4. A method for forming an isolating plug according to claim 1, wherein the amphiphilic substances are injected into the well before the slurry injection, or in parallel with the slurry injection, or after the slurry injection.

5. A method for forming an isolating plug according to claim 1, wherein surfactants are used as amphiphilic substances.

6. A method for forming an isolating plug according to claim 1, wherein quaternized ammonium salts are used as amphiphilic substances.

7. A method for forming an isolating plug according to claim 1, wherein benzoic acid is used as amphiphilic substances.

8. A method for forming an isolating plug according to claim 1, wherein diblock copolymers with a polyelectrolyte block are used as amphiphilic substances.

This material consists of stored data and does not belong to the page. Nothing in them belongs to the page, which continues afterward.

==> config.mk <==
export PLATFORM = sky130hd
export DESIGN_NAME = eeprom_ctrl
export DESIGN_NICKNAME = d
export VERILOG_FILES = /design/src/eeprom_bus_pkg.sv /design/src/eeprom_host_pkg.sv /design/src/eeprom_ctrl.sv
export SDC_FILE = /design/constraint.sdc
export NUM_CORES = 1
export LEC_CHECK = 0
export ABC_AREA = 1
export BUFFER_PORTS_ARGS = -buffer_cell sky130_fd_sc_hd__buf_2
export CORE_UTILIZATION = 49
export DETAILED_ROUTE_END_ITERATION = 7
export HOLD_SLACK_MARGIN = 0.06
export PLACE_DENSITY = 0.78
export SYNTH_ARGS = -nofsm -noshare
export SYNTH_HDL_FRONTEND = slang
export SYNTH_SLANG_ARGS = --single-unit
==> constraint.sdc <==
create_clock -name CLK -period 3.6 [get_ports CLK]
set_clock_uncertainty 0.1 [all_clocks]
set_input_delay 0.54 -clock CLK [delete_from_list [all_inputs] [get_ports CLK]]
set_output_delay 0.54 -clock CLK [all_outputs]
set_load 0.1 [all_outputs]
==> src/eeprom_bus_pkg.sv <==
package eeprom_bus_pkg;

    // quarters per bus symbol
    localparam int QUARTERS = 4;

    // fixed upper nibble of the select byte
    localparam logic [3:0] DEV_CODE = 4'b1010;

    // one symbol on scl/sda
    typedef enum logic [1:0] {
        op_start = 2'd0,
        op_stop  = 2'd1,
        op_write = 2'd2,
        op_read  = 2'd3
    } bit_op_e;

    typedef struct packed {
        bit_op_e op;
        logic    sbit;    // level to send on op_write
    } bit_cmd_t;

endpackage

==> src/eeprom_host_pkg.sv <==
package eeprom_host_pkg;

    localparam int ADDR_W = 11;
    localparam int DATA_W = 8;

    // captured on a wr or rd strobe
    typedef struct packed {
        logic              write;   // 0 means random read
        logic [ADDR_W-1:0] addr;
        logic [DATA_W-1:0] wdata;
    } host_req_t;

    // valid with ack, held until the next one
    typedef struct packed {
        logic [DATA_W-1:0] rdata;
        logic              nack;    // device refused a byte
    } host_rsp_t;

endpackage

==> src/eeprom_ctrl.sv <==
`timescale 1ns/1ps

module eeprom_ctrl (
    input  logic                       CLK,
    input  logic                       RESET,
    input  logic                       wr,
    input  logic                       rd,
    input  eeprom_host_pkg::host_req_t req,
    output logic                       ack,
    output eeprom_host_pkg::host_rsp_t rsp,
    output logic                       cmd_valid,
    output eeprom_bus_pkg::bit_cmd_t   cmd,
    input  logic                       bit_done,
    input  logic                       rbit,
    output logic                       load,
    output logic                       shift,
    output logic [7:0]                 load_byte,
    input  logic                       msb,
    input  logic                       last_bit,
    input  logic [7:0]                 shift_byte
);
    import eeprom_bus_pkg::*;
    import eeprom_host_pkg::*;

    typedef enum logic [3:0] {
        st_idle,
        st_start,
        st_select,
        st_address,
        st_data_out,
        st_rstart,
        st_select_rd,
        st_data_in,
        st_ack,
        st_stop
    } state_e;

    state_e    state;
    state_e    ret_state;   // where to go once the ack bit is through
    state_e    ret_next;
    host_req_t req_q;
    logic      send;        // shifter msb is ready to go out
    logic      pending;     // a command is out at the bit engine
    logic      nack_q;
    logic      dev_nack;

    // only a read symbol carries the device answer
    assign dev_nack = (cmd.op == op_read) && rbit;

    always_comb
    begin
        case (state)
            st_address:   ret_next = req_q.write ? st_data_out : st_rstart;
            st_data_out:  ret_next = st_stop;
            st_select_rd: ret_next = st_data_in;
            default:      ret_next = st_address;
        endcase
    end

    // shifter strobes follow bit_done in the same cycle
    always_comb
    begin
        load      = 1'b0;
        load_byte = 8'hff;
        shift     = bit_done && (state inside {st_select, st_address, st_data_out,
                                               st_select_rd, st_data_in});
        if (bit_done)
        begin
            case (state)
                st_start:
                begin
                    load      = 1'b1;
                    load_byte = {DEV_CODE, req_q.addr[10:8], 1'b0};
                end
                st_rstart:
                begin
                    load      = 1'b1;
                    load_byte = {DEV_CODE, req_q.addr[10:8], 1'b1};
                end
                st_ack:
                begin
                    load = !dev_nack && (ret_state inside {st_address, st_data_out, st_data_in});
                    if (ret_state == st_address)
                        load_byte = req_q.addr[7:0];
                    else if (ret_state == st_data_out)
                        load_byte = req_q.wdata;
                end
                default: load = 1'b0;
            endcase
        end
    end

    always_ff @(posedge CLK)
    begin
        logic     go;
        bit_cmd_t nxt;
        go  = 1'b0;
        nxt = cmd;
        if (RESET)
        begin
            state     <= st_idle;
            ret_state <= st_idle;
            send      <= 1'b0;
            pending   <= 1'b0;
            nack_q    <= 1'b0;
            ack       <= 1'b0;
            rsp       <= '0;
            cmd_valid <= 1'b0;
            cmd       <= '{op: op_stop, sbit: 1'b1};
        end
        else
        begin
            ack     <= 1'b0;
            pending <= pending && !bit_done;
            case (state)
                st_idle:
                    if (wr || rd)   // wr wins, req.write carries it
                    begin
                        req_q  <= req;
                        nack_q <= 1'b0;
                        state  <= st_start;
                        go     = 1'b1;
                        nxt    = '{op_start, 1'b1};
                    end
                st_start, st_rstart:
                    if (bit_done)
                    begin
                        state <= (state == st_start) ? st_select : st_select_rd;
                        send  <= 1'b1;
                    end
                st_select, st_address, st_data_out, st_select_rd:
                    if (send)
                    begin
                        send <= 1'b0;
                        go   = 1'b1;
                        nxt  = '{op_write, msb};
                    end
                    else if (bit_done && last_bit)
                    begin
                        state     <= st_ack;
                        ret_state <= ret_next;
                        go        = 1'b1;
                        nxt       = '{op_read, 1'b1};   // release for device ack
                    end
                    else if (bit_done)
                        send <= 1'b1;
                st_data_in:
                    if (bit_done)
                    begin
                        go = 1'b1;
                        if (last_bit)
                        begin
                            state     <= st_ack;
                            ret_state <= st_stop;
                            nxt       = '{op_write, 1'b1};   // master nack
                        end
                        else
                            nxt = '{op_read, 1'b1};
                    end
                st_ack:
                    if (bit_done)
                    begin
                        if (dev_nack)
                        begin
                            nack_q <= 1'b1;
                            state  <= st_stop;
                            go     = 1'b1;
                            nxt    = '{op_stop, 1'b0};
                        end
                        else
                        begin
                            case (ret_state)
                                st_address, st_data_out:
                                begin
                                    state <= ret_state;
                                    send  <= 1'b1;
                                end
                                st_rstart, st_data_in:
                                begin
                                    state <= ret_state;
                                    go    = 1'b1;
                                    nxt   = (ret_state == st_rstart) ? '{op_start, 1'b1}
                                                                     : '{op_read, 1'b1};
                                end
                                default:
                                begin
                                    state <= st_stop;
                                    go    = 1'b1;
                                    nxt   = '{op_stop, 1'b0};
                                end
                            endcase
                        end
                    end
                st_stop:
                    if (bit_done)
                    begin
                        state    <= st_idle;
                        ack      <= 1'b1;
                        rsp.nack <= nack_q;
                        if (!req_q.write && !nack_q)
                            rsp.rdata <= shift_byte;
                    end
                default: state <= st_idle;
            endcase
            cmd_valid <= go;
            if (go)
            begin
                cmd     <= nxt;
                pending <= 1'b1;
            end
        end
    end

    // next command only once the engine reported the last one
    assert property (@(posedge CLK) disable iff (RESET)
        cmd_valid |-> $past(!pending || bit_done));

    assert property (@(posedge CLK) disable iff (RESET) ack |=> !ack);

endmodule

==> metrics.md <==
| Metric | Value |
|---|---|
| RSZ-0062 raised after global routing | false |
| Area growth syn-to-layout | 20.3% |
| Comb pwr share | 46.6% |
| GR Util All Layers | 22.0% |
| Share of layout cells above drive strength 1 | 29.6% |
| Worst-path fanout max | 15 |
| Avg WL per Cell | 12.7 um |
| Via-to-Cell Ratio | 5.18 |
| DR iter-0 viols | 154 |
| Hold WS | 0.310 ns |
| Final worst-path setup slack | 0.596 ns |
| DRT Pass-1 Iters | 4 |
| Top delay family on crit path | simple AND/OR/NAND/NOR gates |
| Worst slew pin tran | 0.578 ns |
| Library cells used by synthesis | 25 |
| First-pass GRT wire length | 8420 um |
| Post-synthesis cell count | 279 |
| Data arrival time of the worst path | 2.36 ns |
| Post-route cell area | 2670 um^2 |
| Net count after synthesis | 315 |
| Root Buffer | clkbuf_8 |
| Initial antenna violation count | 0 |
| Pint | 1040 uW |
| # DRC | 0 |
| Final WL | 4980 um |
| CTS sink cnt | 44 |
| CP Cell Sequence | inv_2 -> nand2_1 -> nor2_2 -> nand4_1 -> nor2_1 -> o21ai_0 -> inv_1 -> buf_2 |
| RePlAce Congestion | 0.945 |
| Clock group share of total power | 18.6% |
| Critical Path Max Stage Delay | 0.47 ns |
| IO Pins | 60 |
| Final Core Density | 61.4% |
| DIE HEIGHT | 69.3 um |
| Final hold violation count | 0 |
| Crit-path slowest cell | nor2_2 |
| Setup CP Type | reg2out |
| Antenna-violating nets left | 0 |
| Setup bufs post-CTS | 0 |
| TritonCTS clock tree | yes |
| Die area | 4810 um^2 |
| R2R cell count | 8 |
| Dpl hpwl | 3750 um |
| Die width | 69.3 um |
| TritonCTS buffer count | 5 |
| Fmax | 333 MHz |
| Max_slew headroom | 61.4% |
| Setup crit end kind | output port |
| Post-Syn Area | 2220 um^2 |
| Status | finished clean |
| Worst path depth | 8 |
| # setup viols final | 0 |
| DP Worst Slack | 0.949 ns |
| Final worst-path cycle share | 83.4% |
| Max Slew Vio Count | 0 |
| Switching power | 948 uW |
| Leak | 0.00124 uW |
| Crit path time final | 3.00 ns |
| Via count | 2036 |
| Fillers | 383 |
| Port Buffers | 59 |
| Seq/Total Area, Yosys | 48.6% |
| Maxcap violations | 0 |
| Power per standard cell area | 743 nW/um^2 |
| Clk_lat worst skew | 0.30 ns |
| CTS Hold Bufs | 0 |
| Starting Density | 51.0% |
| Cts repair resizes | 0 |
| Core Region | 4350 um^2 |
| Clk pin slew, worst setup/hold paths | 0.08 ns |
| CP Data Required Time | 2.96 ns |
| Placement Cell Area | 2570 um^2 |
| Sw Ratio | 47.7% |
| Nets | 376 |
| Worst Hold Depth | 1 |
| # H-tree levels | 2 |
| Vias in the first global route | 1903 |
| Min-Delay Path Class | in2reg |
| Row Count | 24 |
| Largest net degree at the start of global routing | 21 |
| Yosys reg bits | 44 |
| Startpoint types | flip-flop |
| Mean Syn Cell Area | 7.96 um^2 |
| Total gr overflow | 0 |
| Crit path buf inv count | 3 |
| Max Buffers Root-to-Sink | 2 |
| Peak VDD IR | 0.000330 V |
| Post-route setup TNS | 0 ns |
| Reg power frac | 34.8% |
| Yosys Warn Count | 0 |
| Ant diodes | 0 |
-- logic make-up after synthesis --
logic type             synth area share [%]
and+or+nand+nor                        33.4
AOI/OAI and AO/OA                      11.0
buffers and inverters                  6.92
DFF                                    48.6
-- state kept, by name (all words and copies together), names as in the netlist --
register / flops
rsp: 9
state: 4
cmd: 3
cmd_valid: 1
ret_state: 4
nack_q: 1
req_q: 20
send: 1
ack: 1
-- power by group through the flow --
| stage | clock, uW | combinational [uW] | sequential, uW |
|---|---|---|---|
| after detailed placement | 0 | 922 | 701 |
| final | 370 | 926 | 691 |
| after global placement | 0 | 916 | 699 |
| after CTS | 379 | 927 | 691 |
| after global routing | 397 | 1000 | 703 |
| after floorplan | 0 | 601 | 856 |
-- worst paths after layout --
kind | startpoint | to | slack [ns]
worst min register to register | rsp[0]$_SDFFE_PP0P_ | rsp[0]$_SDFFE_PP0P_ | 0.36
worst min-delay path | req[14] | req_q[14]$_DFFE_PP_ | 0.31
worst max-delay path | state[0]$_SDFFE_PP0P_ | load | 0.60
worst max register to register | state[0]$_SDFFE_PP0P_ | cmd[2]$_SDFFE_PP0P_ | 1.71
-- cells in the mapped netlist, drive strengths merged --
master,instances,area (um^2)
a31oi,1,6.26
buf,5,25.0
nand2,76,325
nor2,45,213
clkbuf,1,3.75
a21oi,13,76.3
edfxtp,20,601
inv,32,120
o211ai,1,7.51
nand3,25,150
o221ai,6,52.6
a211oi,1,7.51
nand4,7,43.8
nor3,2,10.0
dfxtp,24,480
o21ai,19,95.1
clkinv,1,5.00
-- stage by stage --
stage / std cells / power [uW]
after global placement: 385 / 1610
after global routing: 393 / 2100
after CTS: 393 / 2000
after detailed placement: 385 / 1620
final: 393 / 1990
after floorplan: 279 / 1460
-- layout by cell type (no fill, tap or decap), types with 7 or more instances in the layout --
master,Yosys,routed
a21oi_1,12,12
buf_2,5,59
dfxtp_1,24,24
edfxtp_1,20,20
inv_1,23,23
inv_2,9,9
nand2_1,68,68
nand3_1,20,20
nand4_1,7,7
nor2_1,35,35
nor2_2,8,8
o21ai_0,19,19
-- per-layer routing --
| layer | GRT usage, % | vias to the layer above | part of all wire (%) | wire length (um) |
|---|---|---|---|---|
| met1 | 27.5 | 924 | 43 | 2160 |
| met3 | 5.81 | 6 | 5.4 | 269 |
| li1 | - | 1042 | - | - |
| met4 | 7.03 | 0 | 1.2 | 58 |
| met2 | 37.0 | 64 | 50 | 2490 |
| met5 | 0 | - | 0 | 0 |
-- cell type report --
cell class              count  area (um^2)  area share, %
repair buffers             60          303           11.3
flip-flops and latches     44         1080           40.4
multi-input cells         196          992           37.1
clock inverters             1         30.0           1.12
inverters                  33          125           4.68
clock buffers               7         76.3           2.86
well taps                  52         65.1           2.43
Note: power is estimated with default switching activity, not from simulation.
File: src/eeprom_bus_pkg.sv
package eeprom_bus_pkg;

    // quarters per bus symbol
    localparam int QUARTERS = 4;

    // fixed upper nibble of the select byte
    localparam logic [3:0] DEV_CODE = 4'b1010;

    // one symbol on scl/sda
    typedef enum logic [1:0] {
        op_start = 2'd0,
        op_stop  = 2'd1,
        op_write = 2'd2,
        op_read  = 2'd3
    } bit_op_e;

    typedef struct packed {
        bit_op_e op;
        logic    sbit;    // level to send on op_write
    } bit_cmd_t;

endpackage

9. A method for forming an isolating plug according to claim 1, wherein the amphiphilic substances are added to the slurry in the capsular form to be subsequently released at the plug formation place under the influence of the environmental conditions, such as temperature, or pressure, or flow, or chemical dissolution.

10. A method for forming an isolating plug according to claim 1, wherein the amphiphilic substances used are destroyed under the influence of the environmental conditions, such as the temperature, the flow, or due to chemical reactions.

11. A method for forming an isolating plug according to claim 1, wherein the amphiphilic substances are added by injecting precursors into the well in parallel with the slurry injection, which precursors will be transformed into amphiphilic substances at the plug formation place under the influence of the environmental conditions, such as the temperature or the flow.

12. A method for forming an isolating plug according to claim 1, wherein esters, antihydrides, heterocyclic acetates, amines, amides and other chemically unstable groups are used as precursors.